Decisão

TRE mantém cassação dos mandatos de prefeito e vice de Mimoso de Goiás

De acordo com o MPE, ambos são acusados de captação e gasto ilícito de recursos e abuso do poder econômico


Joao Paulo Alexandre
Do Mais Goiás | Em: 03/06/2019 às 15:53:44

Genivaldo está inelegível por oito anos (Foto: Divulgação)
Genivaldo está inelegível por oito anos (Foto: Divulgação)

A Justiça Eleitoral decidiu manter a cassação dos mandatos do prefeito de Mimoso de Goiás, Genivaldo Gonçalves dos Reis (PR), e o vice-prefeito, Manoel Ubaldino dos Reis (PTB), determinada em dezembro de 2017. De acordo com o Tribunal Regional Eleitoral (TRE-GO), ambos são acusados de captação e gasto ilícito de recursos, além de abuso de poder econômico.

Ainda segundo o Tribunal, ficou entendido que não houve comprovação suficiente de captação ilícita de sufrágio e delito foi julgado improcedente na Ação de Investigação Judicial ajuizada pelo MPE . Com isso, houve a reformulação da sentença de primeiro grau.

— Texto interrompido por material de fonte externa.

## src/rtl/alu_count_decode_unit_if.sv

```systemverilog
// Bus bundle for the lab-board datapath slice: ALU, down-counter and decoder signals.
// The board top drives the master side; alu_count_decode_unit sits on the slave side.
interface alu_count_decode_unit_if;
  logic [2:0] alu_fnselec;
  logic [3:0] alu_a;
  logic [3:0] alu_b;
  logic [3:0] alu_res;
  logic       alu_zero;
  logic       alu_overflow;
  logic       alu_carry;
  logic       cnt_en;
  logic [2:0] cnt_out;
  logic [2:0] dec_x;
  logic       dec_en;
  logic [7:0] dec_y;

  modport master (
    output alu_fnselec, alu_a, alu_b, cnt_en, dec_x, dec_en,
    input  alu_res, alu_zero, alu_overflow, alu_carry, cnt_out, dec_y
  );

  modport slave (
    input  alu_fnselec, alu_a, alu_b, cnt_en, dec_x, dec_en,
    output alu_res, alu_zero, alu_overflow, alu_carry, cnt_out, dec_y
  );
endinterface

```

## src/rtl/alu_count_decode_unit.sv

```systemverilog
// 4-bit ALU with flags, 3-bit wrapping down-counter and 3-to-8 decoder.
// Define ALU_REG_OUT_EN to register the ALU outputs (1-cycle latency, async-cleared).
module alu_count_decode_unit #(
  parameter logic [2:0] CNT_RESET = 3'd7
) (
  input logic                     clk,
  input logic                     resetn,
  alu_count_decode_unit_if.slave  bus
);

  localparam int unsigned ALU_W = 4;
  localparam int unsigned CNT_W = 3;
  localparam int unsigned DEC_W = 8;

  logic [ALU_W:0]   sum;
  logic [ALU_W-1:0] res_c;
  logic             zero_c;
  logic             ovf_c;
  logic             carry_c;
  logic [CNT_W-1:0] cnt;

  // ALU: every select decoded, flags only meaningful for add/sub
  always_comb begin
    sum     = '0;
    res_c   = '0;
    ovf_c   = 1'b0;
    carry_c = 1'b0;
    case (bus.alu_fnselec)
      3'b000: begin
        sum     = {1'b0, bus.alu_a} + {1'b0, bus.alu_b};
        res_c   = sum[ALU_W-1:0];
        carry_c = sum[ALU_W];
        ovf_c   = (bus.alu_a[3] == bus.alu_b[3]) && (res_c[3] != bus.alu_a[3]);
      end
      3'b001: begin
        // carry=1 means no borrow
        sum     = {1'b0, bus.alu_a} + {1'b0, ~bus.alu_b} + 5'd1;
        res_c   = sum[ALU_W-1:0];
        carry_c = sum[ALU_W];
        ovf_c   = (bus.alu_a[3] != bus.alu_b[3]) && (res_c[3] != bus.alu_a[3]);
      end
      3'b010:  res_c = ~bus.alu_a;
      3'b011:  res_c = bus.alu_a & bus.alu_b;
      3'b100:  res_c = bus.alu_a | bus.alu_b;
      3'b101:  res_c = bus.alu_a ^ bus.alu_b;
      3'b110:  res_c = {3'b000, ($signed(bus.alu_a) < $signed(bus.alu_b))};
      3'b111:  res_c = {3'b000, (bus.alu_a == bus.alu_b)};
      default: res_c = '0;
    endcase
    zero_c = (res_c == 4'b0000);
  end

`ifdef ALU_REG_OUT_EN
  logic [ALU_W-1:0] res_q;
  logic             zero_q;
  logic             ovf_q;
  logic             carry_q;

  always_ff @(posedge clk or negedge resetn) begin
    if (!resetn) begin
      res_q   <= '0;
      zero_q  <= 1'b0;
      ovf_q   <= 1'b0;
      carry_q <= 1'b0;
    end else begin
      res_q   <= res_c;
      zero_q  <= zero_c;
      ovf_q   <= ovf_c;
      carry_q <= carry_c;
    end
  end

  assign bus.alu_res      = res_q;
  assign bus.alu_zero     = zero_q;
  assign bus.alu_overflow = ovf_q;
  assign bus.alu_carry    = carry_q;
`else
  assign bus.alu_res      = res_c;
  assign bus.alu_zero     = zero_c;
  assign bus.alu_overflow = ovf_c;
  assign bus.alu_carry    = carry_c;
`endif

  // Down-counter: wraps 0 -> 7 regardless of the reset load value
  always_ff @(posedge clk or negedge resetn) begin
    if (!resetn) begin
      cnt <= CNT_RESET;
    end else if (bus.cnt_en) begin
      cnt <= (cnt == 3'd0) ? 3'd7 : cnt - 3'd1;
    end
  end

  assign bus.cnt_out = cnt;
  assign bus.dec_y   = bus.dec_en ? (DEC_W'(1) << bus.dec_x) : 8'h00;

endmodule

```

## src/flat_wrapper.sv

```systemverilog
// flat-port wrapper written by rule: the top's interface ports become plain ports
module alu_count_decode_unit_flat 
#(
  parameter logic [2:0] CNT_RESET = 3'd7
)
  (clk, resetn, bus_alu_fnselec, bus_alu_a, bus_alu_b, bus_cnt_en, bus_dec_x, bus_dec_en, bus_alu_res, bus_alu_zero, bus_alu_overflow, bus_alu_carry, bus_cnt_out, bus_dec_y);
  alu_count_decode_unit_if bus_i ();
  input logic clk;
  input logic resetn;
  input wire logic [$bits(bus_i.alu_fnselec)-1:0] bus_alu_fnselec;
  input wire logic [$bits(bus_i.alu_a)-1:0] bus_alu_a;
  input wire logic [$bits(bus_i.alu_b)-1:0] bus_alu_b;
  input wire logic [$bits(bus_i.cnt_en)-1:0] bus_cnt_en;
  input wire logic [$bits(bus_i.dec_x)-1:0] bus_dec_x;
  input wire logic [$bits(bus_i.dec_en)-1:0] bus_dec_en;
  output wire logic [$bits(bus_i.alu_res)-1:0] bus_alu_res;
  output wire logic [$bits(bus_i.alu_zero)-1:0] bus_alu_zero;
  output wire logic [$bits(bus_i.alu_overflow)-1:0] bus_alu_overflow;
  output wire logic [$bits(bus_i.alu_carry)-1:0] bus_alu_carry;
  output wire logic [$bits(bus_i.cnt_out)-1:0] bus_cnt_out;
  output wire logic [$bits(bus_i.dec_y)-1:0] bus_dec_y;
  assign bus_i.alu_fnselec = bus_alu_fnselec;
  assign bus_i.alu_a = bus_alu_a;
  assign bus_i.alu_b = bus_alu_b;
  assign bus_i.cnt_en = bus_cnt_en;
  assign bus_i.dec_x = bus_dec_x;
  assign bus_i.dec_en = bus_dec_en;
  assign bus_alu_res = bus_i.alu_res;
  assign bus_alu_zero = bus_i.alu_zero;
  assign bus_alu_overflow = bus_i.alu_overflow;
  assign bus_alu_carry = bus_i.alu_carry;
  assign bus_cnt_out = bus_i.cnt_out;
  assign bus_dec_y = bus_i.dec_y;
  alu_count_decode_unit #(.CNT_RESET(CNT_RESET)) u_core (.clk(clk), .resetn(resetn), .bus(bus_i));
endmodule
```

## config.mk

```make
export PLATFORM = sky130hd
export DESIGN_NAME = alu_count_decode_unit_flat
export DESIGN_NICKNAME = d
export VERILOG_FILES = /design/src/rtl/alu_count_decode_unit_if.sv /design/src/rtl/alu_count_decode_unit.sv /design/src/flat_wrapper.sv
export SDC_FILE = /design/constraint.sdc
export NUM_CORES = 1
export LEC_CHECK = 0
export CAP_MARGIN = 20
export CORE_MARGIN = 8
export CORE_UTILIZATION = 46
export CTS_CLUSTER_SIZE = 40
export DETAILED_ROUTE_END_ITERATION = 8
export PLACE_DENSITY_LB_ADDON = 0.25
export SLEW_MARGIN = 20
export SYNTH_ARGS = -nofsm -noshare
export SYNTH_HDL_FRONTEND = slang
export SYNTH_SLANG_ARGS = --single-unit
```

## constraint.sdc

```tcl
create_clock -name clk -period 5.2 [get_ports clk]
set_clock_uncertainty 0.05 [all_clocks]
set_input_delay 1.04 -clock clk [delete_from_list [all_inputs] [get_ports clk]]
set_output_delay 1.04 -clock clk [all_outputs]
set_load 0.02 [all_outputs]
```

# ---- After elaboration in Yosys (flattened, before gate mapping)
# Index checks and enable logic that the tools add are counted.
dict set report word_totals {
  inputBits 18
  word_cells 34
  out_inout_bits 18
  regBits 3
}
dict set report classes {
  n_shift 1
  n_mux 5
  n_lt_le_gt_ge 1
  addsub 4
  bitwise 5
  n_reduce_logical 5
  n_eq_ne 12
}
# op count
set op_table {}
lappend op_table {{$pmux 4 s8} 1}
lappend op_table {{$eq 3x3->1 const B} 4}
lappend op_table {{$add 4x4->5} 2}
lappend op_table {{$mux 8} 1}
lappend op_table {{$not 4->4} 2}
lappend op_table {{$shl 1x3->8 const A} 1}
lappend op_table {{$eq 3x2->1 const B} 2}
lappend op_table {{$logic_not 3->1} 2}
lappend op_table {{$add 5x1->5 const B} 1}
lappend op_table {{$and 4x4->4} 1}
lappend op_table {{$eq 4x4->1} 1}
lappend op_table {{$logic_not 4->1} 1}
lappend op_table {{$lt 4x4->1} 1}
lappend op_table {{$or 4x4->4} 1}
lappend op_table {{$pmux 1 s2} 2}
lappend op_table {{$xor 4x4->4} 1}
lappend op_table {{$eq 3x1->1 const B} 1}
lappend op_table {{$mux 3} 1}
lappend op_table {{$ne 1x1->1} 3}
lappend op_table {{$sub 3x1->3 const B} 1}
lappend op_table {{$logic_and 1x1->1} 2}
lappend op_table {{$eq 1x1->1} 1}

# ---- Longest topological paths before layout
# Gate-level depths: netlist of run 1.
dict set report logic_depth {
  depth_word 6
  depth_mapped 8
  ltp_nobuf 8
}

# ---- Worst setup path before layout of run 1
# No wires, ideal clock.
dict set report synth_timing {
  path_kind {input port to output port}
  from {input bus_alu_a[0]}
  to {output bus_alu_carry}
  setup_slack_ns 1.078
  path_buffers 0
  arrival_ns 3.032
  stages 6
  path_cell_list {inv_1 ha_1 fa_1 o21bai_1 a21oi_1 a2111oi_0}
}
dict set report synth_via {
  elab_chain_cells 3
}
# element line_no
set synth_rtl {}
lappend synth_rtl {{start: declaration} flat_wrapper.sv:11} ;# input wire logic [$bits(bus_i.alu_a)-1:0] bus_alu_a;
lappend synth_rtl {{$add 4x4->5} alu_count_decode_unit.sv:37} ;# sum = {1'b0, bus.alu_a} + {1'b0, ~bus.alu_b} + 5'd1;
lappend synth_rtl {{$add 5x1->5} alu_count_decode_unit.sv:37}
lappend synth_rtl {{$pmux 1 s2 *} alu_count_decode_unit.sv:28} ;# case (bus.alu_fnselec)
lappend synth_rtl {{end: declaration} flat_wrapper.sv:19} ;# output wire logic [$bits(bus_i.alu_carry)-1:0] bus_alu_carry;
# Every way passes the cells marked *; elsewhere a longest branch is shown, timed or not.

# ---- Worst setup path in the final report of run 1
dict set report layout_timing {
  from {input bus_alu_a[3]}
  to {output bus_alu_zero}
}
dict set report layout_via {
  elab_chain_cells 4
}
# element line_no
set layout_rtl {}
lappend layout_rtl {{$add 4x4->5} alu_count_decode_unit.sv:37}
lappend layout_rtl {{$add 5x1->5} alu_count_decode_unit.sv:37}
lappend layout_rtl {{$pmux 4 s8 *} alu_count_decode_unit.sv:28}
lappend layout_rtl {{$logic_not 4->1 *} alu_count_decode_unit.sv:50} ;# zero_c = (res_c == 4'b0000);
lappend layout_rtl {{end: declaration} flat_wrapper.sv:17} ;# output wire logic [$bits(bus_i.alu_zero)-1:0] bus_alu_zero;
# Marks and branches as above.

As denúncias são sobre as eleições municipais de 2016, quando, segundo o Ministério Público Eleitoral (MPE), Genivaldo utilizou recursos não declarados na conta de campanha (caixa 2). EOPs valores seriam pagos pelo ex-deputado federal e empresário José Fuscaldi, conhecido como Tatico. A intermediação entre o prefeito e o ex-deputado foi feita por Santina Gonçalves de Sousa, que atuou como tesoureira na campanha do prefeito.

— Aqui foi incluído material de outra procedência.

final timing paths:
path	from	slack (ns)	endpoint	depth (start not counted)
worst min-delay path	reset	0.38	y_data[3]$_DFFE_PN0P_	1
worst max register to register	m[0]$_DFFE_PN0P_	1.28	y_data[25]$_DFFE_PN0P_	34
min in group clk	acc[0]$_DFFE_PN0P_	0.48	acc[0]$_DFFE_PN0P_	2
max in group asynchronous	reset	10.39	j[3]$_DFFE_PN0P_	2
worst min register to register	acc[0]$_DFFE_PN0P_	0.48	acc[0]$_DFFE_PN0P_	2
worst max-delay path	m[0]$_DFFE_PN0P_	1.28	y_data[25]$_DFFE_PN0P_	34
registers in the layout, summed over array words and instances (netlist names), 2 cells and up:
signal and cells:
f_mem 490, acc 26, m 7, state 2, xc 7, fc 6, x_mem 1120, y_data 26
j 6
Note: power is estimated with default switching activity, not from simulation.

Conversas telefônicas foram interceptadas e, junto com outros pontos de apuração, mostram a existência do financiamento da campanha por parte de Tatico, o auxílio de Santina e o conhecimento de Genivaldo. Apesar disso, o empresário não aparecia na lista de doadores para a campanha do então candidato a prefeito. Ficou clara, então, a prática de Caixa 2, pois os recursos não constavam nas prestações de contas do Genivaldo.

Além da cassação, foi mantida a inelegibilidade de Genivaldo, Tatico e Santina por oito anos, além de pagamento de multa por abuso de poder econômico. Apesar disso, o vice-prefeito pode voltar a se candidatar, pois que não ficou evidenciada a participação nos atos ilícitos. Ainda de acordo com o MPE, a cassação do diploma de Ubaldino aconteceu porque ele fazia parte da chapa única, encabeçada por Genivaldo.

O Mais Goiás entrou em contato com a Prefeitura, mas fomos informados que não há um posicionamento oficial do Executivo. O portal não conseguiu contato com os envolvidos ou as defesas. O espaço fica aberto para manifestações sobre o caso.